## src/rtl/irda_sip_sched_if.sv

```systemverilog
// Bundle of control, status and generator handshake signals for the SIP scheduler.
// master = register file / generator side, slave = the scheduler itself.
interface irda_sip_sched_if #(
  parameter int CNT_W = 24
);
  logic             fast_enable;
  logic             sip_en_i;
  logic [CNT_W-1:0] sip_period_i;
  logic             sw_sip_req_i;
  logic             tx_busy_i;
  logic             sip_end_i;
  logic             err_clr_i;
  logic             sip_o;
  logic             sip_busy_o;
  logic             sip_done_o;
  logic             sip_timeout_o;

  modport master (
    output fast_enable, sip_en_i, sip_period_i, sw_sip_req_i, tx_busy_i, sip_end_i, err_clr_i,
    input  sip_o, sip_busy_o, sip_done_o, sip_timeout_o
  );

  modport slave (
    input  fast_enable, sip_en_i, sip_period_i, sw_sip_req_i, tx_busy_i, sip_end_i, err_clr_i,
    output sip_o, sip_busy_o, sip_done_o, sip_timeout_o
  );
endinterface

```

## src/rtl/irda_sip_sched.sv

```systemverilog
// IrDA fast-mode SIP scheduler: merges a periodic timer and software requests,
// defers them while a frame is on the air, and runs the request / end-of-SIP
// handshake with the pulse generator, flagging completion or timeout.
module irda_sip_sched #(
  parameter int CNT_W     = 24,
  parameter int TO_CYCLES = 511
) (
  input  logic              clk,
  input  logic              wb_rst_n,
  irda_sip_sched_if.slave   sif
);

  typedef enum logic [1:0] {IDLE, ISSUE, WAIT_END, WAIT_IDLE} state_t;

  // Last timer value before the limit; the handshake timer is 9 bits wide.
  localparam logic [8:0] TO_LAST = 9'(TO_CYCLES - 1);

  state_t           state_q, state_d;
  logic [CNT_W-1:0] cnt_q, cnt_d;
  logic [8:0]       timer_q, timer_d;
  logic             sw_pend_q, sw_pend_d;
  logic             auto_pend_q, auto_pend_d;
  logic             end_prev_q, end_prev_d;
  logic             sip_q, sip_d;
  logic             busy_q, busy_d;
  logic             done_q, done_d;
  logic             timeout_q, timeout_d;

  logic cnt_active;
  logic cnt_expire;
  logic take;
  logic to_hit;
  logic end_rise;
  logic end_fall;

  assign end_rise = sif.sip_end_i & ~end_prev_q;
  assign end_fall = ~sif.sip_end_i & end_prev_q;

  // Period counter: reloads while idle-disabled or during a frame, fires at 1.
  always_comb begin
    cnt_active = sif.fast_enable & sif.sip_en_i & (sif.sip_period_i != '0);
    cnt_expire = 1'b0;
    cnt_d      = sif.sip_period_i;
    if (cnt_active && !sif.tx_busy_i) begin
      if (cnt_q <= CNT_W'(1)) begin
        cnt_expire = 1'b1;
      end else begin
        cnt_d = cnt_q - CNT_W'(1);
      end
    end
  end

  // Handshake sequencing, pending-flag bookkeeping and registered output values.
  always_comb begin
    state_d = state_q;
    timer_d = timer_q;
    take    = 1'b0;
    to_hit  = 1'b0;
    done_d  = 1'b0;
    case (state_q)
      IDLE: begin
        if ((sw_pend_q | auto_pend_q) & ~sif.tx_busy_i & sif.fast_enable) begin
          take    = 1'b1;
          state_d = ISSUE;
        end
      end
      ISSUE: begin
        timer_d = '0;
        state_d = WAIT_END;
      end
      WAIT_END: begin
        if (end_rise) begin
          timer_d = '0;
          state_d = WAIT_IDLE;
        end else if (timer_q == TO_LAST) begin
          to_hit  = 1'b1;
          state_d = IDLE;
        end else begin
          timer_d = timer_q + 9'd1;
        end
      end
      WAIT_IDLE: begin
        if (end_fall) begin
          done_d  = 1'b1;
          state_d = IDLE;
        end else if (timer_q == TO_LAST) begin
          to_hit  = 1'b1;
          state_d = IDLE;
        end else begin
          timer_d = timer_q + 9'd1;
        end
      end
      default: state_d = IDLE;
    endcase

    sw_pend_d   = sif.fast_enable & ((sw_pend_q & ~take) | sif.sw_sip_req_i);
    auto_pend_d = sif.fast_enable & ((auto_pend_q & ~take) | cnt_expire);
    end_prev_d  = sif.sip_end_i;
    sip_d       = (state_d == ISSUE);
    busy_d      = (state_d != IDLE) | done_d | to_hit;
    timeout_d   = to_hit | (timeout_q & ~sif.err_clr_i);
  end

  // State and output registers with synchronous active-low reset.
  always_ff @(posedge clk) begin
    if (!wb_rst_n) begin
      state_q     <= IDLE;
      cnt_q       <= sif.sip_period_i;
      timer_q     <= '0;
      sw_pend_q   <= 1'b0;
      auto_pend_q <= 1'b0;
      end_prev_q  <= 1'b0;
      sip_q       <= 1'b0;
      busy_q      <= 1'b0;
      done_q      <= 1'b0;
      timeout_q   <= 1'b0;
    end else begin
      state_q     <= state_d;
      cnt_q       <= cnt_d;
      timer_q     <= timer_d;
      sw_pend_q   <= sw_pend_d;
      auto_pend_q <= auto_pend_d;
      end_prev_q  <= end_prev_d;
      sip_q       <= sip_d;
      busy_q      <= busy_d;
      done_q      <= done_d;
      timeout_q   <= timeout_d;
    end
  end

  assign sif.sip_o         = sip_q;
  assign sif.sip_busy_o    = busy_q;
  assign sif.sip_done_o    = done_q;
  assign sif.sip_timeout_o = timeout_q;

endmodule

```

## src/flat_wrapper.sv

```systemverilog
// flat-port wrapper written by rule: the top's interface ports become plain ports
module irda_sip_sched_flat 
#(
  parameter int CNT_W     = 24,
  parameter int TO_CYCLES = 511
)
  (clk, wb_rst_n, sif_fast_enable, sif_sip_en_i, sif_sip_period_i, sif_sw_sip_req_i, sif_tx_busy_i, sif_sip_end_i, sif_err_clr_i, sif_sip_o, sif_sip_busy_o, sif_sip_done_o, sif_sip_timeout_o);
  irda_sip_sched_if #(.CNT_W(CNT_W)) sif_i ();
  input  logic clk;
  input  logic wb_rst_n;
  input wire logic [$bits(sif_i.fast_enable)-1:0] sif_fast_enable;
  input wire logic [$bits(sif_i.sip_en_i)-1:0] sif_sip_en_i;
  input wire logic [$bits(sif_i.sip_period_i)-1:0] sif_sip_period_i;
  input wire logic [$bits(sif_i.sw_sip_req_i)-1:0] sif_sw_sip_req_i;
  input wire logic [$bits(sif_i.tx_busy_i)-1:0] sif_tx_busy_i;
  input wire logic [$bits(sif_i.sip_end_i)-1:0] sif_sip_end_i;
  input wire logic [$bits(sif_i.err_clr_i)-1:0] sif_err_clr_i;
  output wire logic [$bits(sif_i.sip_o)-1:0] sif_sip_o;
  output wire logic [$bits(sif_i.sip_busy_o)-1:0] sif_sip_busy_o;
  output wire logic [$bits(sif_i.sip_done_o)-1:0] sif_sip_done_o;
  output wire logic [$bits(sif_i.sip_timeout_o)-1:0] sif_sip_timeout_o;
  assign sif_i.fast_enable = sif_fast_enable;
  assign sif_i.sip_en_i = sif_sip_en_i;
  assign sif_i.sip_period_i = sif_sip_period_i;
  assign sif_i.sw_sip_req_i = sif_sw_sip_req_i;
  assign sif_i.tx_busy_i = sif_tx_busy_i;
  assign sif_i.sip_end_i = sif_sip_end_i;
  assign sif_i.err_clr_i = sif_err_clr_i;
  assign sif_sip_o = sif_i.sip_o;
  assign sif_sip_busy_o = sif_i.sip_busy_o;
  assign sif_sip_done_o = sif_i.sip_done_o;
  assign sif_sip_timeout_o = sif_i.sip_timeout_o;
  irda_sip_sched #(.CNT_W(CNT_W), .TO_CYCLES(TO_CYCLES)) u_core (.clk(clk), .wb_rst_n(wb_rst_n), .sif(sif_i));
endmodule
```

§ **TRY IT**: Where a line of the entries contains the word "generator", copy that line.

§ **RESPONSE AREA**:
// Bundle of control, status and generator handshake signals for the SIP scheduler.
// master = register file / generator side, slave = the scheduler itself.
// handshake with the pulse generator, flagging completion or timeout.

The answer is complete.